───── Records for processing ─────

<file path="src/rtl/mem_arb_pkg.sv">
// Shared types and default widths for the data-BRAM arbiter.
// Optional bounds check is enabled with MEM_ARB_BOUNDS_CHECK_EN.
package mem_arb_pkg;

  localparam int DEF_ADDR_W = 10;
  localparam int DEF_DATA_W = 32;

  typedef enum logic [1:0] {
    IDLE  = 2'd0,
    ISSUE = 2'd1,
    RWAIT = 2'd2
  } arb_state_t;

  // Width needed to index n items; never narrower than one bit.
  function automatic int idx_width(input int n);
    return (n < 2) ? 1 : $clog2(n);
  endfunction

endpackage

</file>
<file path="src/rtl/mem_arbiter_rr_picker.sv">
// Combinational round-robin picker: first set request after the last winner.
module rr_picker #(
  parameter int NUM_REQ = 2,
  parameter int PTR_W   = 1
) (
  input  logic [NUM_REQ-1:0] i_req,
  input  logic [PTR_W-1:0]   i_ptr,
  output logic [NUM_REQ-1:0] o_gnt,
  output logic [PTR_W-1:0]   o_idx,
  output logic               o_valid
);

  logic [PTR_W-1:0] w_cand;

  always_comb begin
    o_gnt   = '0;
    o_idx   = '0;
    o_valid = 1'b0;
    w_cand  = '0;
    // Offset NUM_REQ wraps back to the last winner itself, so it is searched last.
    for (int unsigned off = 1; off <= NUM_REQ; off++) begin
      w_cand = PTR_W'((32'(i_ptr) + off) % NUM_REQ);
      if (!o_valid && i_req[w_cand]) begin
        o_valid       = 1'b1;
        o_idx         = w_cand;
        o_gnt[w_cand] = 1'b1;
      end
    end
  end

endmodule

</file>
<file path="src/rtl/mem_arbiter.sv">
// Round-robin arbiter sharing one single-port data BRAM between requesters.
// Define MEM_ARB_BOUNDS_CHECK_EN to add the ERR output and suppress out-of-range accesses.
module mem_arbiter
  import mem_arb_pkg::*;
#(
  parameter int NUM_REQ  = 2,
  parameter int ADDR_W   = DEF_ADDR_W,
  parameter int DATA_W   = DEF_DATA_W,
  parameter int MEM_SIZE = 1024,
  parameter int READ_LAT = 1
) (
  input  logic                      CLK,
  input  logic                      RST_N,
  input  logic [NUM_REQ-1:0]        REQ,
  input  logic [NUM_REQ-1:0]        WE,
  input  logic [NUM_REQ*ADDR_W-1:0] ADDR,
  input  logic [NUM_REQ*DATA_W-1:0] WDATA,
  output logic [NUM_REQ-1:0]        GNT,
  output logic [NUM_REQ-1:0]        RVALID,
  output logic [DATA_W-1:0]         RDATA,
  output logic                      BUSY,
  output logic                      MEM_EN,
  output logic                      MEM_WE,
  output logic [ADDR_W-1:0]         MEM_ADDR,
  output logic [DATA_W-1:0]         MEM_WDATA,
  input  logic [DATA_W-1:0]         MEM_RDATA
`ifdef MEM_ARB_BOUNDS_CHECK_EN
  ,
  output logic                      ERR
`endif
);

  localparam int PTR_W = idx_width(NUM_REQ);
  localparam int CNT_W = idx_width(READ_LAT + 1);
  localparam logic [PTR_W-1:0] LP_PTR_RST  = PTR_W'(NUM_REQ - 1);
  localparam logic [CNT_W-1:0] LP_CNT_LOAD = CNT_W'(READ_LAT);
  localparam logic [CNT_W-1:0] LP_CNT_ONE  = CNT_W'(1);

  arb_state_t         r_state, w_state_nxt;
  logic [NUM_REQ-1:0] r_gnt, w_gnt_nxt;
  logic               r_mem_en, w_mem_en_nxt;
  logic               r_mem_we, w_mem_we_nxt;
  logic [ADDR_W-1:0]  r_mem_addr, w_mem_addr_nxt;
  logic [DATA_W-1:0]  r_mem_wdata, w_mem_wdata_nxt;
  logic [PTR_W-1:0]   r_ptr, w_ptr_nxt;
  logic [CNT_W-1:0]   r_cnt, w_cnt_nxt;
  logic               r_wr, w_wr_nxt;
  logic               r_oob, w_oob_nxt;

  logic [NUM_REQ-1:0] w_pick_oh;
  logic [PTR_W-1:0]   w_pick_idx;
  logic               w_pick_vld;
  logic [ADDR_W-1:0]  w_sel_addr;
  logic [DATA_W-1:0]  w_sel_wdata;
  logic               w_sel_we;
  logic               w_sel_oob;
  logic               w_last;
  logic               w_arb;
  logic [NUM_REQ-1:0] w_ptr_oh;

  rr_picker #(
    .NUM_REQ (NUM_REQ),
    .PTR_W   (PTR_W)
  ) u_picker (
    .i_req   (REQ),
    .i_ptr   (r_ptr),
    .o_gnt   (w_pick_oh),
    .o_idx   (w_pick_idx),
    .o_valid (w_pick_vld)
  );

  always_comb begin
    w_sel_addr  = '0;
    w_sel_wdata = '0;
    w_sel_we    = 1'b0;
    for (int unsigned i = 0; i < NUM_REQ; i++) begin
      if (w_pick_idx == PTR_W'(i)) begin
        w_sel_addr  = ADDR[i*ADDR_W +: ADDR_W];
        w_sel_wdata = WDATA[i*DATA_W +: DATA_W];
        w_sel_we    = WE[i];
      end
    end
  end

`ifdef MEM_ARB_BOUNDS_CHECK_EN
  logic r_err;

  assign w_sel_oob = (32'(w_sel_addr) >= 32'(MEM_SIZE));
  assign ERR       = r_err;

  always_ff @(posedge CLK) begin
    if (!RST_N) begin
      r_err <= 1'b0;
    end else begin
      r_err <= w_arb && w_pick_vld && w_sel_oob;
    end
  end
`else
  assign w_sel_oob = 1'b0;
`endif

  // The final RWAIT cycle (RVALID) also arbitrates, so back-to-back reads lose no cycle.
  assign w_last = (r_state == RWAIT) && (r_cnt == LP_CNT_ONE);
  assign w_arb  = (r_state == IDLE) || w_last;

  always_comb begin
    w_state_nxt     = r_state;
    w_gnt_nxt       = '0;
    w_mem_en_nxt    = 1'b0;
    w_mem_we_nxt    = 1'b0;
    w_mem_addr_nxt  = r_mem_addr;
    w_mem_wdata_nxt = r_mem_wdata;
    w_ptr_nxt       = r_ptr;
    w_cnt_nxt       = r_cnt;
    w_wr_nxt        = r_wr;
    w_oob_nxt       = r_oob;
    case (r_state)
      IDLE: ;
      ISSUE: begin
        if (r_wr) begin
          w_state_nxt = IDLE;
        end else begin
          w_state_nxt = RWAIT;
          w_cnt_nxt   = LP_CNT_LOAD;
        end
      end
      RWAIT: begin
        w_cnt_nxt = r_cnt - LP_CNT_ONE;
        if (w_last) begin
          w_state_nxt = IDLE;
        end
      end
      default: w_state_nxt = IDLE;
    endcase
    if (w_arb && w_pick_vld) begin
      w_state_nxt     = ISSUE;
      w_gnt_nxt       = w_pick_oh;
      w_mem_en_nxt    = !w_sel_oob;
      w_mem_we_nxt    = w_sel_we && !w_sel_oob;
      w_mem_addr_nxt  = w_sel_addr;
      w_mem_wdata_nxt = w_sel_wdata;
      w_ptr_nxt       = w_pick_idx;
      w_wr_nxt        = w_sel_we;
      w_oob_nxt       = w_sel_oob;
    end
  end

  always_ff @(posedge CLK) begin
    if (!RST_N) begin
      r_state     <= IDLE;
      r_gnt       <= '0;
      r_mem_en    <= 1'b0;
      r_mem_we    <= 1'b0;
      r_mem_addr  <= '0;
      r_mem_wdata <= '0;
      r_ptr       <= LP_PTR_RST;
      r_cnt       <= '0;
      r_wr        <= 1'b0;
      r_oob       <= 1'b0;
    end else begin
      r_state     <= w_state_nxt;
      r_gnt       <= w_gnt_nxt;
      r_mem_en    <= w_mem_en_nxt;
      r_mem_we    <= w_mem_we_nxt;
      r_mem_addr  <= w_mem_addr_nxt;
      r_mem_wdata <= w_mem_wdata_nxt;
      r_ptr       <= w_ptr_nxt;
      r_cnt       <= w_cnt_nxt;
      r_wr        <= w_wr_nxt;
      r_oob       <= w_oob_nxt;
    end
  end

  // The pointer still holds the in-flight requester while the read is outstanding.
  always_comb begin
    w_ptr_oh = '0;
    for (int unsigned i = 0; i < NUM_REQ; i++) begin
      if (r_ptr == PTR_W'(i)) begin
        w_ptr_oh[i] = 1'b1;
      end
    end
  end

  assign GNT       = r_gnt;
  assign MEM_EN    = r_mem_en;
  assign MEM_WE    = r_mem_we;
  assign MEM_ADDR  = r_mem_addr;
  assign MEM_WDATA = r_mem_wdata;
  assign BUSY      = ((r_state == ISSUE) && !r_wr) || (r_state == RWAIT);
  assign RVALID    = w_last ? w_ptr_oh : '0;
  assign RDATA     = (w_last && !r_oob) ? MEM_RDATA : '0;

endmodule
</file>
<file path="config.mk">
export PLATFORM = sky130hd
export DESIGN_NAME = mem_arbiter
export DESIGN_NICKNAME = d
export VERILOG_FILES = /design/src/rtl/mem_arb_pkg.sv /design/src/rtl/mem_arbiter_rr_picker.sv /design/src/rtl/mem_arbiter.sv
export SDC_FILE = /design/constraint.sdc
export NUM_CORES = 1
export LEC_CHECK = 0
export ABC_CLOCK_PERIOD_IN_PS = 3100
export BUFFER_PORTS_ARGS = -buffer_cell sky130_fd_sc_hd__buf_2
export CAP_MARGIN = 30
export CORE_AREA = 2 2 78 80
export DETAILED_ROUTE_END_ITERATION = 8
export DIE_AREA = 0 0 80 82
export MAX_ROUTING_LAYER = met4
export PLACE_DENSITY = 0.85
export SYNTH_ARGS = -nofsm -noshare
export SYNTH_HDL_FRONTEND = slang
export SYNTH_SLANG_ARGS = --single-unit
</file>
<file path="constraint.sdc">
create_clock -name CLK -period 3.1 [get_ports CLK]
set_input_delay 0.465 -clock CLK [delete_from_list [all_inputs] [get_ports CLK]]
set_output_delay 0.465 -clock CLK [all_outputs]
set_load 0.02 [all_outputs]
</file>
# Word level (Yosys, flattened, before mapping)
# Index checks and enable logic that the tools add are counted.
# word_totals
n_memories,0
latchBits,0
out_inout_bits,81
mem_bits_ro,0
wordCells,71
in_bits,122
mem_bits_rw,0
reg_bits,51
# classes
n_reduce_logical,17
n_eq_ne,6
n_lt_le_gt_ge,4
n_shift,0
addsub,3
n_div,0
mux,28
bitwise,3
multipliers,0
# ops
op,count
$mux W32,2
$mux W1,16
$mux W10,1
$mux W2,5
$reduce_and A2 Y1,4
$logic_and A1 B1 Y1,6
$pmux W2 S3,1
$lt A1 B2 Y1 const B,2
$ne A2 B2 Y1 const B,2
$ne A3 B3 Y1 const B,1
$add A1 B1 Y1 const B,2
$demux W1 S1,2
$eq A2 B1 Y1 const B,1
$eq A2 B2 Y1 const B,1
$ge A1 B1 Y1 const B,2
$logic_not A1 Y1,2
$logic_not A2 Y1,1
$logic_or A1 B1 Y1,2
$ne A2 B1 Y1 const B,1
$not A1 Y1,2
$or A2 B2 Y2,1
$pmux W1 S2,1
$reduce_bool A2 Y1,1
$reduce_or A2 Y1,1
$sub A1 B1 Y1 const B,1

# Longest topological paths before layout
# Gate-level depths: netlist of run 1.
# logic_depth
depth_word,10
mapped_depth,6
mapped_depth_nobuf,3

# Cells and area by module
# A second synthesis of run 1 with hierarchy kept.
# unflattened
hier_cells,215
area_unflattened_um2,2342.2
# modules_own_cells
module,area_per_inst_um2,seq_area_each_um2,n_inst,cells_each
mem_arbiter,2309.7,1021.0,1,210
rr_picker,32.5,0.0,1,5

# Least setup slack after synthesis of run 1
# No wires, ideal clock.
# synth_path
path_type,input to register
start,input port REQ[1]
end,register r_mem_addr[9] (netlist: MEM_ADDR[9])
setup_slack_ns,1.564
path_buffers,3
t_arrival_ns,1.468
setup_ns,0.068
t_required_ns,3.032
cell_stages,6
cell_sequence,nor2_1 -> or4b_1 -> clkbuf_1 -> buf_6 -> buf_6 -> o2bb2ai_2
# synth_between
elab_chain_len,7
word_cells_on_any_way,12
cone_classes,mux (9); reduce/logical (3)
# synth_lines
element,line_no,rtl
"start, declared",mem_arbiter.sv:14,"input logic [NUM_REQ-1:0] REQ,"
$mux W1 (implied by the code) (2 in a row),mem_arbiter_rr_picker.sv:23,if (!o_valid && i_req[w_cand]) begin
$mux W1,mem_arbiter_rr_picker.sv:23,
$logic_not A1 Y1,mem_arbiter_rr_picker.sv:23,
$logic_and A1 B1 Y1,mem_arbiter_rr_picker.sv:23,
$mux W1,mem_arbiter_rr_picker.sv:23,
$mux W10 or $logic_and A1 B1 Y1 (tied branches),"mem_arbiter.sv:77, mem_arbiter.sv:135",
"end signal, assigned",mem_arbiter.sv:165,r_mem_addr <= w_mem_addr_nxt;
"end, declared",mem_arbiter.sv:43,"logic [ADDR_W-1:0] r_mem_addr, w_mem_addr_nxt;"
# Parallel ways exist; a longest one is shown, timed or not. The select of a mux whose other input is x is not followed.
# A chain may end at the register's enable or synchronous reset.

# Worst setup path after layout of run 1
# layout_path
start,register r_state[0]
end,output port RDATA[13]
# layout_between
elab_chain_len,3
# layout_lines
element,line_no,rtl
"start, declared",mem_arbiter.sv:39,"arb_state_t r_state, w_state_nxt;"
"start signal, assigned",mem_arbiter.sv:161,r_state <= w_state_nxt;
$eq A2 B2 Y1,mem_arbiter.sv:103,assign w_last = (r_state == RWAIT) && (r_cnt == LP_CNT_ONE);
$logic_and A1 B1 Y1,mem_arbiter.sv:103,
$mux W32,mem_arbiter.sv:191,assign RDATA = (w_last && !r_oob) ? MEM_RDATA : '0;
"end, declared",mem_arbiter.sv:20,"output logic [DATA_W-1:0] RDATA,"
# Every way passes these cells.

─────

▶ _What is needed_
Only one stretch of the entries above is wanted: the lines from the one containing "A2 B2 Y1,mem_arbiter.sv:103,assign" through the one containing "RDATA = (w_last". Please reproduce it exactly.

▶ _Response to the exercise_
$eq A2 B2 Y1,mem_arbiter.sv:103,assign w_last = (r_state == RWAIT) && (r_cnt == LP_CNT_ONE);
$logic_and A1 B1 Y1,mem_arbiter.sv:103,
$mux W32,mem_arbiter.sv:191,assign RDATA = (w_last && !r_oob) ? MEM_RDATA : '0;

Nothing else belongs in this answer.